Existem diversas empresas controladas pelo governo com ações negociadas na bolsa. Qualquer brasileiro pode se tornar sócio dessas estatais comprando suas ações através de qualquer corretora, sem nenhuma burocracia ou dificuldade.
Ao contrário do que muitos imaginam, ninguém precisa ser rico para se tornar sócio de uma empresa estatal. Por menos de duas dúzias de reais é possível se tornar sócio de uma das maiores petrolíferas de capital aberto do mundo. Por valor equivalente é possível ser sócio da maior holding do setor elétrico da América Latina. Por um pouco mais você também pode ser sócio de um dos maiores bancos estatais do país.
Você não precisa ter muito dinheiro, mas precisa de um pouco de conhecimento para entender o que está fazendo.
Quando você compra ações de uma empresa, espera que o gestor da mesma tome decisões que a façam crescer, prosperar e lucrar.

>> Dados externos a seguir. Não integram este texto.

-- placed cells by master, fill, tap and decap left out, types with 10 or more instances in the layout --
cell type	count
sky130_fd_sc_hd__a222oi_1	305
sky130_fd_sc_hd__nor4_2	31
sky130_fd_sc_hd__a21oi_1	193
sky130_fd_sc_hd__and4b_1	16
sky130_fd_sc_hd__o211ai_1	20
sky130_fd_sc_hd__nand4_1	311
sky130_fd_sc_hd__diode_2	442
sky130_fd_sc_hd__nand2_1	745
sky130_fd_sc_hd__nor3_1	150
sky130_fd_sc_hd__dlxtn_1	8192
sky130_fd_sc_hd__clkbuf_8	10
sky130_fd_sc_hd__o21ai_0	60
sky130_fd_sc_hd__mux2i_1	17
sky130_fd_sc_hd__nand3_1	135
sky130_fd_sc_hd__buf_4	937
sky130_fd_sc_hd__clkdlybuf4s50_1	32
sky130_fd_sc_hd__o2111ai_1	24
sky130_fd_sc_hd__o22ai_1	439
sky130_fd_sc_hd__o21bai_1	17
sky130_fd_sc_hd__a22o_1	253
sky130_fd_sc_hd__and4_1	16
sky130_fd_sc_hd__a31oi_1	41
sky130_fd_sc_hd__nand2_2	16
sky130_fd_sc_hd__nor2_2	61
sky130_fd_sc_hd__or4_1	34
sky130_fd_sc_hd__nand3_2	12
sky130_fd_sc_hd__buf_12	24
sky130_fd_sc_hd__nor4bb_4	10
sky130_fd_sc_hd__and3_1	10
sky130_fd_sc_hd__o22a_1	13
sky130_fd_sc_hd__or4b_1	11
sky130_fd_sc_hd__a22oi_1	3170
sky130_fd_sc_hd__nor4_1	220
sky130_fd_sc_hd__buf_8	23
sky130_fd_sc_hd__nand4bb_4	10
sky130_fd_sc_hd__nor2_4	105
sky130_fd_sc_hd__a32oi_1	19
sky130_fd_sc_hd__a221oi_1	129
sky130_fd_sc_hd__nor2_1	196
`flow/config.mk`:
```
export PLATFORM = sky130hd
export DESIGN_NAME = regfile_v2
export DESIGN_NICKNAME = regfile_v2
export VERILOG_FILES = /design/flow/design.v
export SDC_FILE = /design/flow/constraint.sdc
export NUM_CORES = 4
export LEC_CHECK = 1
export CORE_UTILIZATION = 50
```
`flow/constraint.sdc`:
```
current_design regfile_v2

set clk_period 12.7
set clk_io_pct 0.2

create_clock -name clk0 -period $clk_period

set non_clock_inputs [all_inputs -no_clocks]
set_input_delay [expr $clk_period * $clk_io_pct] -clock clk0 $non_clock_inputs
set_output_delay [expr $clk_period * $clk_io_pct] -clock clk0 [all_outputs]
```
`flow/design.v`:
```
module regfile_v2 (
 rs,rt,rd,input_data,write,rs_data,rt_data,rst,clk,write_finish
);
input [4:0]rs,rt,rd;
input [31:0]input_data;
input write,rst,clk;
integer i;
output [31:0]rs_data, rt_data;
output reg write_finish;
reg [31:0] regarray [31:0];
assign rs_data=regarray[rs];
assign rt_data=regarray[rt];
always @(*) begin
    if(~rst)begin
        for ( i=0 ;i<32 ;i=i+1 ) begin
            regarray[i]<=0;
        end
        write_finish<=0;
    end
    else  if(write) begin
    regarray[rd]<= input_data;
    write_finish<=1;
    end 
    else begin
      write_finish<=0;
    end
    end
endmodule  
```
`flow/run.sh`:
```
#!/bin/bash
# OpenROAD 26Q1-2900-gdf79404cd8, Yosys 0.63+post, stock flow scripts
make -C /OpenROAD-flow-scripts/flow DESIGN_CONFIG=/design/flow/config.mk WORK_HOME=/design/flow/orfs finish
```
==> deck_impl_summary.md <==
Physical Implementation Snapshot

Run status
  – Run status: finished clean

Yosys
  – Post-Syn Instances: 3,178
  – Yosys cell count: between 3,000 and 4,000
  – Synth unique cells: 67
  – Most common library cells after synthesis: dlxtn_1, a22oi_1, nand2_1, nor2_1
  – Most frequent cell after synthesis: dlxtn_1
  – Library cell with the largest summed area after synthesis: dlxtn_1
  – Async S/R FF share, synth: 0%
  – Synth Flop Type: dlxtn_1
  – Syn avg cell area: about 9 µm²
  – Number of synthesized register bits: 1,024
  – Largest cells by area after synthesis: dlxtn_1, a22oi_1, nand2_1, nand4_1, nor2_1
  – Warnings, synthesis: 2
  – Count of flip-flops with a built-in enable after synthesis: 0
  – Chip area line of the yosys report: 0.0292 mm²
  – Post-Synthesis Cell Area: 0.0292 mm²
  – Largest type area fraction: a little over half

Setup path
  – Data arrival, critical path: 7.03 ns
  – Cell with the most instances on the worst path: buf_4
  – Delay-heaviest family, CP: buffers and inverters
  – Cell with the biggest individual delay on the critical path: nor2_4
  – Required time worst endpoint: 10.16 ns
  – Crit start category: input port
  – Kind of critical path: input port to output pin
  – Nature of the critical path endpoint: output pin
  – Largest incremental delay on the critical path: about 0.95 ns
  – Critical-path maximum fanout: 28
  – Ordered cell list for the critical path: buf_2 -> buf_4 -> buf_4 -> nand3b_2 -> nor2_4 -> buf_4 -> nand2_1 -> o31ai_1 -> nor4_1 -> a21oi_1 -> clkdlybuf4s50_1
  – Worst Path Buf+Inv: 5

Cells and area
  – Largest registers: regarray (1024)
  – Final std cells w/o fill: 4,034
  – MI comb area: between 0.01 and 0.015 mm²
  – Biggest register: regarray
  – Register area: 0.0154 mm²
  – Area Overhead vs Synth: 9.93%
  – Count of filler cells inserted in the layout: 5,099
  – Fraction of final layout cells sized beyond drive strength 1: 9.12%
  – Number of flip-flops in the largest register: 1,024

Global route
  – Global-route wire length before repair: 257,000 µm
  – Maximum number of pins on one net before global-route repair: 44
  – Number of antenna violations at the first check in global routing: 29
  – Global-route congestion overflow total: 0
  – Total global-route track usage: 66.4%
  – Via count of the first global-routing pass: 32,100

Detailed routing
  – Overall routed net length: 192,000 µm
  – DRC marker count from the first detailed-route iteration: 5,788
  – Number of vias per cell after detailed routing: 8.45
  – Number of remaining DRC errors: 0
  – Detailed-route via count: 34,100
  – Remaining antenna violation count: 0
  – Detailed-routing iteration count for the pre-antenna-repair pass: 13
  – Average routed wire per standard cell: 47.6 µm

Power and ir drop
  – Pwr Density: about 28 mW/mm²
  – Internal Pwr Total: 0.397 mW
  – Net switching fraction of the power: 55.8%
  – Peak ir drop on the vdd network: 0.0646 mV
  – Sw power: 0.501 mW
  – Leakage power: 13.4 nW

Worst hold path
  – HP Class: input port to output pin

Clock tree
  – Hold_buf cts: 0
  – Setup fix buffers added after clock tree synthesis: 0
  – Number of gates resized after CTS: 0

Die
  – Die extent in y: 244 µm
  – Core area: ~0.058 mm²
  – Die extent in x: about 240 µm
  – Ports placed on the boundary: 115
  – Cell row count: approximately 88
  – Total die area: about 0.059 mm²
  – Initial core utilization: 50.6%

STA
  – Number of endpoints with negative hold slack in the final report: 0
  – Unrepaired setup endpoints after global routing: false
  – Worst Max-Slew Pin Slew: between 1 and 1.5 ns
  – Final period util: between 70% and 80%
  – Shortest period the worst path allows: 9.57 ns
  – Achievable Freq: between 0.1 and 0.15 GHz
  – Relative slew slack: 16.7%
  – Endpoints failing setup: 0
  – Count of unclocked register or latch pins: 1,024
  – Setup TNS: 0 ns
  – Number of max-slew violations in the final report: 0
  – Endpoints left unconstrained: 1,024

Place
  – Final GP Congestion: 1.10
  – Number of placed cells counting well taps: roughly 4,000
  – Detailed placement HPWL: 106,000 µm
  – IO buf count: ~110

Job
  – Max_cap viols: 0
  – Tally of OpenROAD warnings: 33
-- cell type report --
| type | instances | share of cell area (%) |
|---|---|---|
| flip-flops and latches | 1024 | 47.9 |
| multi-input cells | 1918 | 41.5 |
| repair buffers | 272 | 7.11 |
| well taps | 765 | 2.98 |
| diodes | 47 | 0.367 |
| inverters | 8 | 0.0936 |
-- cell families after synthesis --
family | synth area share, %
buf+inv | 3.76
mux | 2.17
latches | 52.8
simple gates | 13.0
compound gates | 28.4
$ cat flow/config.mk
export PLATFORM = sky130hd
export DESIGN_NAME = CSA_64
export DESIGN_NICKNAME = CSA_64
export VERILOG_FILES = /design/flow/design.v
export SDC_FILE = /design/flow/constraint.sdc
export NUM_CORES = 4
export LEC_CHECK = 1
export CORE_UTILIZATION = 40
$ cat flow/constraint.sdc
current_design CSA_64

set clk_period 1.0
set clk_io_pct 0.2

create_clock -name clk0 -period $clk_period [get_ports {clk}]

set non_clock_inputs [all_inputs -no_clocks]
set_input_delay [expr $clk_period * $clk_io_pct] -clock clk0 $non_clock_inputs
set_output_delay [expr $clk_period * $clk_io_pct] -clock clk0 [all_outputs]
$ cat flow/design.v
module CSA_64 (
    a,b,cin,sum,cout,clk,rst
);
input [63:0] a,b;
output reg [63:0] sum;
input cin;
input clk,rst;
output reg cout;
wire [63:0] s1;
wire [63:0] s2;
wire [63:0] c1;
wire [62:0] c2;
ADD_full add1(c1[0],s1[0],a[0],b[0],cin); 
sum_and_carry_l1 scl1_1 (a[8:1],b[8:1],s1[8:1],c1[8:1]);
sum_and_carry_l1 scl1_2 (a[16:9],b[16:9],s1[16:9],c1[16:9]);
sum_and_carry_l1 scl1_3 (a[24:17],b[24:17],s1[24:17],c1[24:17]);
sum_and_carry_l1 scl1_4 (a[32:25],b[32:25],s1[32:25],c1[32:25]);
sum_and_carry_l1 scl1_5 (a[40:33],b[40:33],s1[40:33],c1[40:33]);
sum_and_carry_l1 scl1_6 (a[48:41],b[48:41],s1[48:41],c1[48:41]);
sum_and_carry_l1 scl1_7 (a[56:49],b[56:49],s1[56:49],c1[56:49]);
ADD_full add2(c1[57],s1[57],a[57],b[57],1'b0);   
ADD_full add3(c1[58],s1[58],a[58],b[58],1'b0);   
ADD_full add4(c1[59],s1[59],a[59],b[59],1'b0);   
ADD_full add5(c1[60],s1[60],a[60],b[60],1'b0);   
ADD_full add6(c1[61],s1[61],a[61],b[61],1'b0);   
ADD_full add7(c1[62],s1[62],a[62],b[62],1'b0);   
ADD_full add8(c1[63],s1[63],a[63],b[63],1'b0);   
assign s2[0]=s1[0];
ADD_full add9(c2[0],s2[1],s1[1],c1[0],1'b0);  
sum_and_carry_l2 scl2_1 (s1[9:2],c1[8:1],c2[7:0],s2[9:2],c2[8:1]);
sum_and_carry_l2 scl2_2 (s1[17:10],c1[16:9],c2[15:8],s2[17:10],c2[16:9]);
sum_and_carry_l2 scl2_3 (s1[25:18],c1[24:17],c2[23:16],s2[25:18],c2[24:17]);
sum_and_carry_l2 scl2_4 (s1[33:26],c1[32:25],c2[31:24],s2[33:26],c2[32:25]);
sum_and_carry_l2 scl2_5 (s1[41:34],c1[40:33],c2[39:32],s2[41:34],c2[40:33]);
sum_and_carry_l2 scl2_6 (s1[49:42],c1[48:41],c2[47:40],s2[49:42],c2[48:41]);
sum_and_carry_l2 scl2_7 (s1[57:50],c1[56:49],c2[55:48],s2[57:50],c2[56:49]);
ADD_full add10(c2[57],s2[58],s1[58],c1[57],c2[56]);
ADD_full add11(c2[58],s2[59],s1[59],c1[58],c2[57]);
ADD_full add12(c2[59],s2[60],s1[60],c1[59],c2[58]);
ADD_full add13(c2[60],s2[61],s1[61],c1[60],c2[59]);
ADD_full add14(c2[61],s2[62],s1[62],c1[61],c2[60]);
ADD_full add15(c2[62],s2[63],s1[63],c1[62],c2[61]);
always @(posedge clk or negedge rst) begin
    if (!rst) begin
        sum <= 64'b0;
        cout <= 1'b0;
    end
    else begin
        sum <= s2;
        cout <= c2[62]|c1[63];
    end
end
endmodule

Ninguém investe o próprio dinheiro em algo esperando ter prejuízos. A expectativa de qualquer investidor, do pequeno ao grande, é ter valorização das ações que comprou (ganho de capital) e recebimento de proventos, que são benefícios distribuídos pelas empresas a seus acionistas como: dividendos (lucros), bonificações, direitos de subscrição, juros sobre capital e outros.
O problema é que as empresas só valorizam no decorrer do tempo quando são bem administradas. Elas também só conseguem distribuir lucros e outros benefícios aos acionistas quando existem lucros para serem distribuídos.
Seguindo essa lógica, você só deveria investir o seu dinheiro em empresas bem administradas, pois a má gestão resultará em prejuízos para você.
Grande parte das empresas estatais são geridas por políticos ou pessoas indicadas (de forma direta ou indireta) pelos políticos que estão no poder.
Sabemos que os políticos brasileiros não são famosos por serem bons gestores. Diante disso, você ficaria tranquilo se transferisse a gestão dos seus investimentos para uma equipe de políticos ou para pessoas indicadas por esses políticos?
Na prática, é isso que acontece quando você investe em estatais adquirindo suas ações na bolsa. Existem diversas empresas de economia mista onde o governo é o sócio controlador.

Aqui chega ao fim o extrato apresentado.